Starting at the line below that contains "3_3_place_gp | 0.000819 | 0.000965 | 0", print each line through the end of the records exactly as it appears.

======

### src/flat_wrapper.sv
// flat-port wrapper written by rule: the top's interface ports become plain ports
module if_stage_flat 
#(
  parameter logic [31:0] RESET_PC = 32'h0000_0000,
  parameter logic [31:0] NOP_INST = 32'h0000_0000
)
  (clk, rst, stall_i, branch_flag_i, branch_target_i, next_inst_in_delayslot_i, id_pc_o, id_inst_o, id_valid_o, id_is_in_delayslot_o, imem_req, imem_addr, imem_ack, imem_rdata);
  if_stage_if imem_i ();
  input  logic clk;
  input  logic rst;
  input  logic stall_i;
  input  logic branch_flag_i;
  input  logic [31:0] branch_target_i;
  input  logic next_inst_in_delayslot_i;
  output logic [31:0] id_pc_o;
  output logic [31:0] id_inst_o;
  output logic id_valid_o;
  output logic id_is_in_delayslot_o;
  output wire logic [$bits(imem_i.req)-1:0] imem_req;
  output wire logic [$bits(imem_i.addr)-1:0] imem_addr;
  input wire logic [$bits(imem_i.ack)-1:0] imem_ack;
  input wire logic [$bits(imem_i.rdata)-1:0] imem_rdata;
  assign imem_req = imem_i.req;
  assign imem_addr = imem_i.addr;
  assign imem_i.ack = imem_ack;
  assign imem_i.rdata = imem_rdata;
  if_stage #(.RESET_PC(RESET_PC), .NOP_INST(NOP_INST)) u_core (.clk(clk), .rst(rst), .stall_i(stall_i), .branch_flag_i(branch_flag_i), .branch_target_i(branch_target_i), .next_inst_in_delayslot_i(next_inst_in_delayslot_i), .imem(imem_i), .id_pc_o(id_pc_o), .id_inst_o(id_inst_o), .id_valid_o(id_valid_o), .id_is_in_delayslot_o(id_is_in_delayslot_o));
endmodule
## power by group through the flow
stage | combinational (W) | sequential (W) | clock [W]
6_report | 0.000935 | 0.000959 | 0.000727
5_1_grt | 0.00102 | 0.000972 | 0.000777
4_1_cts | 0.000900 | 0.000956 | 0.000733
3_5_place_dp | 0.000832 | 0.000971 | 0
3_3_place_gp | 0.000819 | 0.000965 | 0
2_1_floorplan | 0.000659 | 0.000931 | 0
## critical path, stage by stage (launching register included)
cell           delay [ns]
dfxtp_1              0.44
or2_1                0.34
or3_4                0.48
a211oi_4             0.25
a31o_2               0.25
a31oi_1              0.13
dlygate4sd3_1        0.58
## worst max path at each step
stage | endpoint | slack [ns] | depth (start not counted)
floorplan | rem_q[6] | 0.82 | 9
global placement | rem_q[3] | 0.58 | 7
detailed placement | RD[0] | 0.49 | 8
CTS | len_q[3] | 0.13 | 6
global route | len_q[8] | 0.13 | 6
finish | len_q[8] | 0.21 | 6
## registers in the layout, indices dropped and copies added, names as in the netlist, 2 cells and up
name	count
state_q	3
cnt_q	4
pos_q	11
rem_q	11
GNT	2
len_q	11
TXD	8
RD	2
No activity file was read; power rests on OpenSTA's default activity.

======

Answer box:
3_3_place_gp | 0.000819 | 0.000965 | 0
2_1_floorplan | 0.000659 | 0.000931 | 0
## critical path, stage by stage (launching register included)
cell           delay [ns]
dfxtp_1              0.44
or2_1                0.34
or3_4                0.48
a211oi_4             0.25
a31o_2               0.25
a31oi_1              0.13
dlygate4sd3_1        0.58
## worst max path at each step
stage | endpoint | slack [ns] | depth (start not counted)
floorplan | rem_q[6] | 0.82 | 9
global placement | rem_q[3] | 0.58 | 7
detailed placement | RD[0] | 0.49 | 8
CTS | len_q[3] | 0.13 | 6
global route | len_q[8] | 0.13 | 6
finish | len_q[8] | 0.21 | 6
## registers in the layout, indices dropped and copies added, names as in the netlist, 2 cells and up
name	count
state_q	3
cnt_q	4
pos_q	11
rem_q	11
GNT	2
len_q	11
TXD	8
RD	2
No activity file was read; power rests on OpenSTA's default activity.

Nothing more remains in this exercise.